*DATASET RECORDS*:
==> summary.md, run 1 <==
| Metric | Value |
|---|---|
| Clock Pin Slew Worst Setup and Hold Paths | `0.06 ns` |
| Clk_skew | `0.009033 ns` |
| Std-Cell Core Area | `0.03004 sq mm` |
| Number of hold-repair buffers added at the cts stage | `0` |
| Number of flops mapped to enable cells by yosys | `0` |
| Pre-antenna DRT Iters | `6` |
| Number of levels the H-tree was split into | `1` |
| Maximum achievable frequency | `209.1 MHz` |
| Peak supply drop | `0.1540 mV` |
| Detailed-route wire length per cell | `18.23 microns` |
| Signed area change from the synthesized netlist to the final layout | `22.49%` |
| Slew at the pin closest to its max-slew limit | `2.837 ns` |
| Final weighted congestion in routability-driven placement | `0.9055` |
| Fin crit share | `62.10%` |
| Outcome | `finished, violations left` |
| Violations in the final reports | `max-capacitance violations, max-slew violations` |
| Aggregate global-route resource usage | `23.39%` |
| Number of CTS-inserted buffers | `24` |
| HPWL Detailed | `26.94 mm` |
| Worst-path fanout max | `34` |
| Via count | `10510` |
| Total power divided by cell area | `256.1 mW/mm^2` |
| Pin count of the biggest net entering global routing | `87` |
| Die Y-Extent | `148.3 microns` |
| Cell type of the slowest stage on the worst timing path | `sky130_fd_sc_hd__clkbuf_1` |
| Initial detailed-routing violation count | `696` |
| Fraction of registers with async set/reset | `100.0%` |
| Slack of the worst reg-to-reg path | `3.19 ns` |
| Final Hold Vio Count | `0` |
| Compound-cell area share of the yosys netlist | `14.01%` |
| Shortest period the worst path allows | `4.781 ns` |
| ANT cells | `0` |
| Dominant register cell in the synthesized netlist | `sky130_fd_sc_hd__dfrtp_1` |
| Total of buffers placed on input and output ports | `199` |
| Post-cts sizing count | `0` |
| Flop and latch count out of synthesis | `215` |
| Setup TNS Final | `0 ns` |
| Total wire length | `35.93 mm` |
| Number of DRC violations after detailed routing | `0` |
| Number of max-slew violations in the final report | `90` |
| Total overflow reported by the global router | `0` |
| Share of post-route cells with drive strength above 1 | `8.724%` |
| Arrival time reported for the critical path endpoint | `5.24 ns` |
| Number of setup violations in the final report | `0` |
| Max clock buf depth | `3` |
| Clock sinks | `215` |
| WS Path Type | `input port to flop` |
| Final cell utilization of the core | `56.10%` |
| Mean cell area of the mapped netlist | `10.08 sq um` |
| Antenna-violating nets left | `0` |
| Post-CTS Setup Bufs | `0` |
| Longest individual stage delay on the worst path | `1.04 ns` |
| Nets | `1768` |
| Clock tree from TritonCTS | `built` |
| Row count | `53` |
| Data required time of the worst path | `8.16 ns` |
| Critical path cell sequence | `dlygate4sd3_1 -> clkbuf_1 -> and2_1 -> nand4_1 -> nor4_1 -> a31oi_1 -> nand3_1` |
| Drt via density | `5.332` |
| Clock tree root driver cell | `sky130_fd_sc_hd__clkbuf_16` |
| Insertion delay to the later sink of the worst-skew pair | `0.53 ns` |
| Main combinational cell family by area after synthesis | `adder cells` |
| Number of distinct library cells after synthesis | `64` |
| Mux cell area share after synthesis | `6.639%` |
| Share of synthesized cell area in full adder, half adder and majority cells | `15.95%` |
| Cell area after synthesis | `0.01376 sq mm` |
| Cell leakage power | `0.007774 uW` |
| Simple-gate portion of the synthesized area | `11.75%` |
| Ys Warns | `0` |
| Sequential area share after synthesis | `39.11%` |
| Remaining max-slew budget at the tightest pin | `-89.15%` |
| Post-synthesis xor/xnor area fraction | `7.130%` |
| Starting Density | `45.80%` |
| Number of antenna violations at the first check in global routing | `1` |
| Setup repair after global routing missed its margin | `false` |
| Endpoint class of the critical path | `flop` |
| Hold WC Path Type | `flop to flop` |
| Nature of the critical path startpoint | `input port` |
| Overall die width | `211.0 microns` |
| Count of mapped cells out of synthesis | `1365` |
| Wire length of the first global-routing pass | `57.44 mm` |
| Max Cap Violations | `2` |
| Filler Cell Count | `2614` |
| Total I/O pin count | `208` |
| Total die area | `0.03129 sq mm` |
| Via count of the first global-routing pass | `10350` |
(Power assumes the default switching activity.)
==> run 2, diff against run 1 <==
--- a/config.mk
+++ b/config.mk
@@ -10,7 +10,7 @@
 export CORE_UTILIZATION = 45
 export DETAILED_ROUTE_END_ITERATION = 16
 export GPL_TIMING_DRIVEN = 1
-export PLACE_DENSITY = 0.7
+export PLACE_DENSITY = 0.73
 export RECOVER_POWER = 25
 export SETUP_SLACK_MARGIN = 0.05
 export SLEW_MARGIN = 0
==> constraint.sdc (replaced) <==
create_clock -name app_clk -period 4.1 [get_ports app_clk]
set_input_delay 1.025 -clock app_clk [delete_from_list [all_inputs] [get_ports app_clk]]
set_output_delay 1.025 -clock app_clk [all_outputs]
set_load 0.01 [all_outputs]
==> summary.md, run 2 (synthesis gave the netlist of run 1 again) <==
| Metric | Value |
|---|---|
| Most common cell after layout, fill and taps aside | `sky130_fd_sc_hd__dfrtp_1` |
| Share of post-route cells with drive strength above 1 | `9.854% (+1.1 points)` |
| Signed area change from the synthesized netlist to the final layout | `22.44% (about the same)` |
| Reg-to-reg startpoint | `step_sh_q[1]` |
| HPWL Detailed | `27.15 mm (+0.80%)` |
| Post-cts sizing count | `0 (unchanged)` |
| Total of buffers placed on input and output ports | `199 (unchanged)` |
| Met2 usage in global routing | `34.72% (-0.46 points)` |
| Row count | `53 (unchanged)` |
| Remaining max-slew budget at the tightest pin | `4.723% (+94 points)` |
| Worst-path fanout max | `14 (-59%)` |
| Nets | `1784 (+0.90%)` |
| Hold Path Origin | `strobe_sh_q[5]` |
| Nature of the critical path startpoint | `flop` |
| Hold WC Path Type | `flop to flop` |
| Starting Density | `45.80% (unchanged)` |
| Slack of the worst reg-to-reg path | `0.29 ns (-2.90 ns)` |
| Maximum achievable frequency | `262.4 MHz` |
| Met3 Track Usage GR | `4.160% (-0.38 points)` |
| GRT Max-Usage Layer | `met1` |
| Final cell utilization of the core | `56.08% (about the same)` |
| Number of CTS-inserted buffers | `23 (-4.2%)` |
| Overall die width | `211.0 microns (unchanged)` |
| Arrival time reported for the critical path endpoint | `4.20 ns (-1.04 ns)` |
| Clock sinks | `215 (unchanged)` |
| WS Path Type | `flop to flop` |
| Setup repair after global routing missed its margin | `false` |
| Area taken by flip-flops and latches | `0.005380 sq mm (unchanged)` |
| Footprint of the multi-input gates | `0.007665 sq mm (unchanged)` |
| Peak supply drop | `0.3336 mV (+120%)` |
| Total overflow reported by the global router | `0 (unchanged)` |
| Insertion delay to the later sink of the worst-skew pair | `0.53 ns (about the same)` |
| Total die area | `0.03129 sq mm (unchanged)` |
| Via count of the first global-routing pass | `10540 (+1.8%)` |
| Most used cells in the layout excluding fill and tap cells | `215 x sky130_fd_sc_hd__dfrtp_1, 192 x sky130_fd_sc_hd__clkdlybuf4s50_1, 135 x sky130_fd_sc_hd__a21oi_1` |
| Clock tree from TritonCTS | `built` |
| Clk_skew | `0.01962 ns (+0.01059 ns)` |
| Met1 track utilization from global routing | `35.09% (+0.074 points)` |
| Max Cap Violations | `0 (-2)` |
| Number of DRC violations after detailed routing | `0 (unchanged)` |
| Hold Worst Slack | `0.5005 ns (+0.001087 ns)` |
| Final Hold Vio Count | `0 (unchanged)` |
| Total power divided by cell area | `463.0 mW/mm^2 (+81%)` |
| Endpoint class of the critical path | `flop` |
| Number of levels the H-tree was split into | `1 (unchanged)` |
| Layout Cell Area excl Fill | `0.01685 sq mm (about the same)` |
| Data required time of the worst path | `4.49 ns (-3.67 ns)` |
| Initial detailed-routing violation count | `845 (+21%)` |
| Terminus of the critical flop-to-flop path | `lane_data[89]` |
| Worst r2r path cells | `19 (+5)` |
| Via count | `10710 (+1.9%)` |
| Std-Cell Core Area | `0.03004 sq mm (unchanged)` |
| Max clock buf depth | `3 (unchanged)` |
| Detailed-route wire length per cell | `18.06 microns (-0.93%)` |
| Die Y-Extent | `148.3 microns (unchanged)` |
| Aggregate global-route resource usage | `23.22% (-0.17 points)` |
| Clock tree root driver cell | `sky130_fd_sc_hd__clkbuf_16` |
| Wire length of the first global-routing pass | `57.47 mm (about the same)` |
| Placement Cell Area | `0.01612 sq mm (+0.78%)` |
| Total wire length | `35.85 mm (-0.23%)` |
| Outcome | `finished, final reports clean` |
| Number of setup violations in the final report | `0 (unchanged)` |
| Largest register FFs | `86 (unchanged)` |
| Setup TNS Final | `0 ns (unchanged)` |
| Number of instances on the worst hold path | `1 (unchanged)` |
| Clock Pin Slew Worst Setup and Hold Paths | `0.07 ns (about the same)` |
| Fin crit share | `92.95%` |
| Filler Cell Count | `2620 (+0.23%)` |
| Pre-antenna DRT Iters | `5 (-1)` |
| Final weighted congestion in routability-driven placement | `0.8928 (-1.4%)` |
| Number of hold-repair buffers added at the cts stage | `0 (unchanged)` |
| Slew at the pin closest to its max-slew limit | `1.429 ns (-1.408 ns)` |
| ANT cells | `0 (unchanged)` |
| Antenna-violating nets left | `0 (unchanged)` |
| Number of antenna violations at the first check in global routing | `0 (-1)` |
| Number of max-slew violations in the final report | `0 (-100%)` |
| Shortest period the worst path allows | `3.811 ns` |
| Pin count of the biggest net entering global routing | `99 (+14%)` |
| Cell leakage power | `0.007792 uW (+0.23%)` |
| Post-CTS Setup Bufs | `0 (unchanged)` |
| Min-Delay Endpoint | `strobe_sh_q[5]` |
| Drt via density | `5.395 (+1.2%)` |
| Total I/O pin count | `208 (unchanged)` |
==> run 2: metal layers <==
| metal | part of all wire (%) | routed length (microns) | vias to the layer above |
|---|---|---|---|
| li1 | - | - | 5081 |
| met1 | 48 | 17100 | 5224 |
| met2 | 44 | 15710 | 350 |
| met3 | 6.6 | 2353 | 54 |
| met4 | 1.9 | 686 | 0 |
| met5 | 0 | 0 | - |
## config.mk

```make
export PLATFORM = sky130hd
export DESIGN_NAME = time_set_entry
export DESIGN_NICKNAME = d
export VERILOG_FILES = /design/src/rtl/time_set_entry.sv
export SDC_FILE = /design/constraint.sdc
export NUM_CORES = 1
export LEC_CHECK = 0
export BUFFER_PORTS_ARGS = -buffer_cell sky130_fd_sc_hd__buf_2
export CORE_UTILIZATION = 40
export DETAILED_ROUTE_END_ITERATION = 16
export PLACE_DENSITY = 0.63
export SLEW_MARGIN = 20
export SYNTH_ARGS = -nofsm -noshare
export SYNTH_HDL_FRONTEND = slang
export SYNTH_SLANG_ARGS = --single-unit
```

## constraint.sdc

```tcl
create_clock -name clk -period 5 [get_ports clk]
set_input_delay 0.25 -clock clk [delete_from_list [all_inputs] [get_ports clk]]
set_output_delay 0.25 -clock clk [all_outputs]
set_load 0.01 [all_outputs]
```

## src/rtl/time_set_entry.sv

```systemverilog
// Push-button HH:MM entry controller: preloads the running time, edits four BCD
// digits with range wrap, and publishes them with a registered one-cycle set strobe.

module tse_debounce #(
    parameter int DEB_CYCLES = 20000
) (
    input  logic clk,
    input  logic rst,
    input  logic btn_i,
    output logic pulse_o
);
    localparam int CW = (DEB_CYCLES < 2) ? 1 : $clog2(DEB_CYCLES + 1);

    logic          sync1_q, sync2_q;
    logic          level_q, level_prev_q;
    logic [CW-1:0] cnt_q;

    // Level only flips after DEB_CYCLES back-to-back disagreeing samples.
    always_ff @(posedge clk or posedge rst) begin
        if (rst) begin
            sync1_q      <= 1'b0;
            sync2_q      <= 1'b0;
            level_q      <= 1'b0;
            level_prev_q <= 1'b0;
            cnt_q        <= '0;
        end else begin
            sync1_q      <= btn_i;
            sync2_q      <= sync1_q;
            level_prev_q <= level_q;
            if (sync2_q != level_q) begin
                if (cnt_q == CW'(DEB_CYCLES - 1)) begin
                    level_q <= sync2_q;
                    cnt_q   <= '0;
                end else begin
                    cnt_q <= cnt_q + CW'(1);
                end
            end else begin
                cnt_q <= '0;
            end
        end
    end

    assign pulse_o = level_q & ~level_prev_q;
endmodule

module time_set_entry #(
    parameter int DEB_CYCLES     = 20000,
    parameter int TIMEOUT_CYCLES = 100000000
) (
    input  logic       clk,
    input  logic       rst,
    input  logic       btn_mode,
    input  logic       btn_up,
    input  logic       btn_cancel,
    input  logic [5:0] cur_hour,
    input  logic [5:0] cur_minute,
    output logic [3:0] hour1,
    output logic [3:0] hour0,
    output logic [3:0] minute1,
    output logic [3:0] minute0,
    output logic       set,
    output logic       editing,
    output logic [1:0] digit_sel
);
    localparam int TW = $clog2(TIMEOUT_CYCLES + 1);

    typedef enum logic [2:0] {
        S_IDLE, S_H1, S_H0, S_M1, S_M0, S_COMMIT, S_STROBE
    } state_t;

    logic [2:0] btn_raw, btn_pulse;
    logic       p_mode, p_up, p_cancel;

    assign btn_raw = {btn_cancel, btn_up, btn_mode};

    for (genvar i = 0; i < 3; i++) begin : g_deb
        tse_debounce #(.DEB_CYCLES(DEB_CYCLES)) u_deb (
            .clk    (clk),
            .rst    (rst),
            .btn_i  (btn_raw[i]),
            .pulse_o(btn_pulse[i])
        );
    end

    assign p_mode   = btn_pulse[0];
    assign p_up     = btn_pulse[1];
    assign p_cancel = btn_pulse[2];

    state_t          state_q, state_d;
    logic [3:0][3:0] edit_q, edit_d;   // [3]=H1 [2]=H0 [1]=M1 [0]=M0
    logic [3:0][3:0] out_q, out_d;
    logic [TW-1:0]   to_q, to_d;
    logic            to_expired;
    logic            set_q, set_d;
    logic            editing_q, editing_d;
    logic [1:0]      sel_q, sel_d;

    // Out-of-range values collapse to 00 rather than showing nonsense digits.
    function automatic logic [7:0] to_bcd(input logic [5:0] v, input logic [5:0] vmax);
        logic [3:0] tens;
        logic [3:0] units;
        if      (v >= 6'd50) tens = 4'd5;
        else if (v >= 6'd40) tens = 4'd4;
        else if (v >= 6'd30) tens = 4'd3;
        else if (v >= 6'd20) tens = 4'd2;
        else if (v >= 6'd10) tens = 4'd1;
        else                 tens = 4'd0;
        units = 4'(v - {2'b00, tens} * 6'd10);
        if (v > vmax) return 8'h00;
        return {tens, units};
    endfunction

    assign to_expired = (to_q == TW'(TIMEOUT_CYCLES - 1));

    always_comb begin
        state_d = state_q;
        edit_d  = edit_q;
        out_d   = out_q;
        to_d    = to_q;
        case (state_q)
            S_IDLE: begin
                if (p_mode && !p_cancel) begin
                    edit_d  = {to_bcd(cur_hour, 6'd23), to_bcd(cur_minute, 6'd59)};
                    to_d    = '0;
                    state_d = S_H1;
                end
            end
            S_H1, S_H0, S_M1, S_M0: begin
                if (p_cancel || to_expired) begin
                    state_d = S_IDLE;
                end else if (p_mode) begin
                    to_d = '0;
                    case (state_q)
                        S_H1:    state_d = S_H0;
                        S_H0:    state_d = S_M1;
                        S_M1:    state_d = S_M0;
                        default: begin
                            state_d = S_COMMIT;
                            out_d   = edit_q;   // digits settle a cycle ahead of set
                        end
                    endcase
                end else if (p_up) begin
                    to_d = '0;
                    case (state_q)
                        S_H1: begin
                            edit_d[3] = (edit_q[3] >= 4'd2) ? 4'd0 : edit_q[3] + 4'd1;
                            if (edit_d[3] == 4'd2 && edit_q[2] > 4'd3) edit_d[2] = 4'd3;
                        end
                        S_H0: edit_d[2] = (edit_q[2] >= ((edit_q[3] == 4'd2) ? 4'd3 : 4'd9))
                                          ? 4'd0 : edit_q[2] + 4'd1;
                        S_M1: edit_d[1] = (edit_q[1] >= 4'd5) ? 4'd0 : edit_q[1] + 4'd1;
                        default: edit_d[0] = (edit_q[0] >= 4'd9) ? 4'd0 : edit_q[0] + 4'd1;
                    endcase
                end else begin
                    to_d = to_q + TW'(1);
                end
            end
            S_COMMIT: state_d = S_STROBE;
            default:  state_d = S_IDLE;
        endcase

        editing_d = 1'b1;
        case (state_d)
            S_H1:    sel_d = 2'd3;
            S_H0:    sel_d = 2'd2;
            S_M1:    sel_d = 2'd1;
            S_M0:    sel_d = 2'd0;
            default: begin
                sel_d     = 2'd0;
                editing_d = 1'b0;
            end
        endcase
        set_d = (state_d == S_STROBE);
    end

    always_ff @(posedge clk or posedge rst) begin
        if (rst) begin
            state_q   <= S_IDLE;
            edit_q    <= '0;
            out_q     <= '0;
            to_q      <= '0;
            set_q     <= 1'b0;
            editing_q <= 1'b0;
            sel_q     <= 2'd0;
        end else begin
            state_q   <= state_d;
            edit_q    <= edit_d;
            out_q     <= out_d;
            to_q      <= to_d;
            set_q     <= set_d;
            editing_q <= editing_d;
            sel_q     <= sel_d;
        end
    end

    assign hour1     = out_q[3];
    assign hour0     = out_q[2];
    assign minute1   = out_q[1];
    assign minute0   = out_q[0];
    assign set       = set_q;
    assign editing   = editing_q;
    assign digit_sel = sel_q;
endmodule

```

==> impl_metrics.json <==
{
  "portBuffers": 36,
  "rrSetupSlack_ps": 1600,
  "critical_path.startpoint_type": "flop",
  "die_area_um2": 16600,
  "ys_ff_latch": 123,
  "yosysWarnings": 0,
  "setup-tns-final_ps": 0,
  "synth-async-reset-ratio_pct": 100,
  "arrival_ps": 3710,
  "cts.clk_slew.worst_paths_ps": 60,
  "yosysSeqAreaShare_pct": 47.8,
  "firstDrtPassIters": 4,
  "maxCapViolCount": 0,
  "fin_util_pct": 47.5,
  "finalPower_mw": 2.52,
  "routabilityCongestion": 0.819,
  "clock-sinks": 123,
  "design_area_um2": 7490,
  "max_clock_freq_ghz": 0.294,
  "route.detailed.drc": 0,
  "maxSlewViolCount": 0,
  "fp-row-count": 46,
  "dpl_cell_area_um2": 6780,
  "postSynthCellCount": 662,
  "rr_startpoint": "state_q[0]",
  "critical_path_class": "reg2reg",
  "period_minus_slack_ps": 3400,
  "crit_required_ps": 5320,
  "synth_xor_area_share_pct": 6.53,
  "layout_commonest_cell": "dfrtp_1",
  "p_leak_nw": 3.34,
  "cts_tree": "yes",
  "tightest_slew_ps": 914,
  "synth-simple-area-share_pct": 21.2,
  "routed_wl_um": 13000,
  "grt_max_degree": 72,
  "setup_viol": 0,
  "drt_iter0_markers": 300,
  "cts_resized": 0,
  "clockBufferDepth": 2,
  "grt_pass1_wl_um": 22300,
  "endpoint_kind": "flop",
  "fillCellCount": 1475,
  "antenna_cells": 0,
  "post_drt_wl_per_cell_um": 14.1,
  "synth_top_area_share_pct": 47.8,
  "relSlewSlack_pct": 39.1,
  "synth-edff-count": 0,
  "place_ws_ps": 1550,
  "grt_usage_pct": 16.9,
  "ir_worst_vdd_uv": 230,
  "synth_compound_area_share_pct": 12.8,
  "die_x_um": 129,
  "rsz0062_at_grt": "no",
  "synth_mux_area_share_pct": 4.18,
  "rr_worst_depth": 6,
  "grt_pass1_vias": 4741,
  "insertion_delay_ps": 420,
  "drive_above_1_share_pct": 14.1,
  "htreeDepth": 4,
  "postCtsHoldBufs": 3,
  "worst-path-max-fanout": 27,
  "initial_utilization_pct": 40.8,
  "worst_slack_ps": 1600,
  "coreArea_um2": 15800,
  "synthFlopType": "dfrtp_1",
  "min_period_over_period_pct": 67.9,
  "ys_types": 61,
  "antenna_found_initial": 0,
  "dieHeight_um": 129,
  "dp.final_hpwl_um": 8870,
  "syn_avg_cell_area_um2": 9.73,
  "pin_count": 37,
  "nNetsFinal": 731,
  "clock_tree.root_cell": "clkbuf_16",
  "multiInputGateArea_um2": 3150,
  "synth.area.top_cells": "dfrtp_1 48%, nor2_1 4.8%, xor2_1 4.4%",
  "postCtsSetupRepairBufs": 0,
  "power_per_cell_area_nw_per_um2": 336,
  "syn_nets": 698,
  "avgViaCountPerCell": 5.34,
  "synth_top_family_by_area": "simple AND/OR/NAND/NOR gates",
  "synth_area_um2": 6440,
  "syn2layout_area_growth_pct": 16.4,
  "finalClockSkew_ps": 11.6,
  "rr_endpoint": "to_q[20]",
  "synthAdderAreaFrac_pct": 4.08,
  "dr_total_vias": 4935,
  "globalRouteOverflowTotal": 0,
  "layout_common_cells": "123 x dfrtp_1, 82 x nor2_1, 47 x o21ai_0",
  "status": "completed",
  "netlist.top_cell.by_area": "dfrtp_1",
  "ff_latch_area_um2": 3080,
  "min_path_type": "in2async",
  "hold_viol": 0,
  "cts_buffers": 17,
  "ant_nets": 0
}
-- Yosys cell counts, drive strengths merged, types with 4 or more instances --
master and n:
nand2b 13, buf 12, a31oi 6, o21ai 48
and3 16, a21oi 27, xor2 32, nand3 31
inv 22, ha 17, o31ai 23, nor2b 10
clkbuf 15, and4 6, mux2 23, nand4 20
nor3b 5, dfrtp 123, nor3 17, o41ai 5
nor4b 4, xnor2 16, nand2 39, and2 7
nor2 84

*WHAT THIS TASK INVOLVES*: Count up the lines in the listing that hold the word "summary", and give that number only.

*EXERCISE OUTPUT*: 2